▶ What to produce: There is material below. Print exactly the lines starting at the line with "export ABC_AREA = 1" and ending at the line with "export GPL_TIMING_DRIVEN = 0", ends included, and no others.

*** Opening of Data to examine ***

--- config.mk ---
export PLATFORM = sky130hd
export DESIGN_NAME = ars_supervisor
export DESIGN_NICKNAME = d
export VERILOG_FILES = /design/src/core/ars_supervisor.v /design/src/core/ars_cycle_timer.v
export VERILOG_INCLUDE_DIRS = /design/src /design/src/core
export SDC_FILE = /design/constraint.sdc
export NUM_CORES = 1
export LEC_CHECK = 0
export ABC_AREA = 1
export BUFFER_PORTS_ARGS = -buffer_cell sky130_fd_sc_hd__buf_2
export CAP_MARGIN = 10
export CORE_AREA = 2 2 243 245
export DETAILED_ROUTE_END_ITERATION = 10
export DIE_AREA = 0 0 245 247
export GPL_TIMING_DRIVEN = 0
export PLACE_DENSITY_LB_ADDON = 0.15
export SYNTH_ARGS = -nofsm -noshare
export SYNTH_HDL_FRONTEND = slang
export SYNTH_SLANG_ARGS = --single-unit
--- constraint.sdc ---
create_clock -name i_clk_sys -period 19.55 [get_ports i_clk_sys]
set_input_delay 2.9325 -clock i_clk_sys [delete_from_list [all_inputs] [get_ports i_clk_sys]]
set_output_delay 2.9325 -clock i_clk_sys [all_outputs]
set_load 0.02 [all_outputs]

*** Close of Data to examine ***

▶ Answer to this exercise:
export ABC_AREA = 1
export BUFFER_PORTS_ARGS = -buffer_cell sky130_fd_sc_hd__buf_2
export CAP_MARGIN = 10
export CORE_AREA = 2 2 243 245
export DETAILED_ROUTE_END_ITERATION = 10
export DIE_AREA = 0 0 245 247
export GPL_TIMING_DRIVEN = 0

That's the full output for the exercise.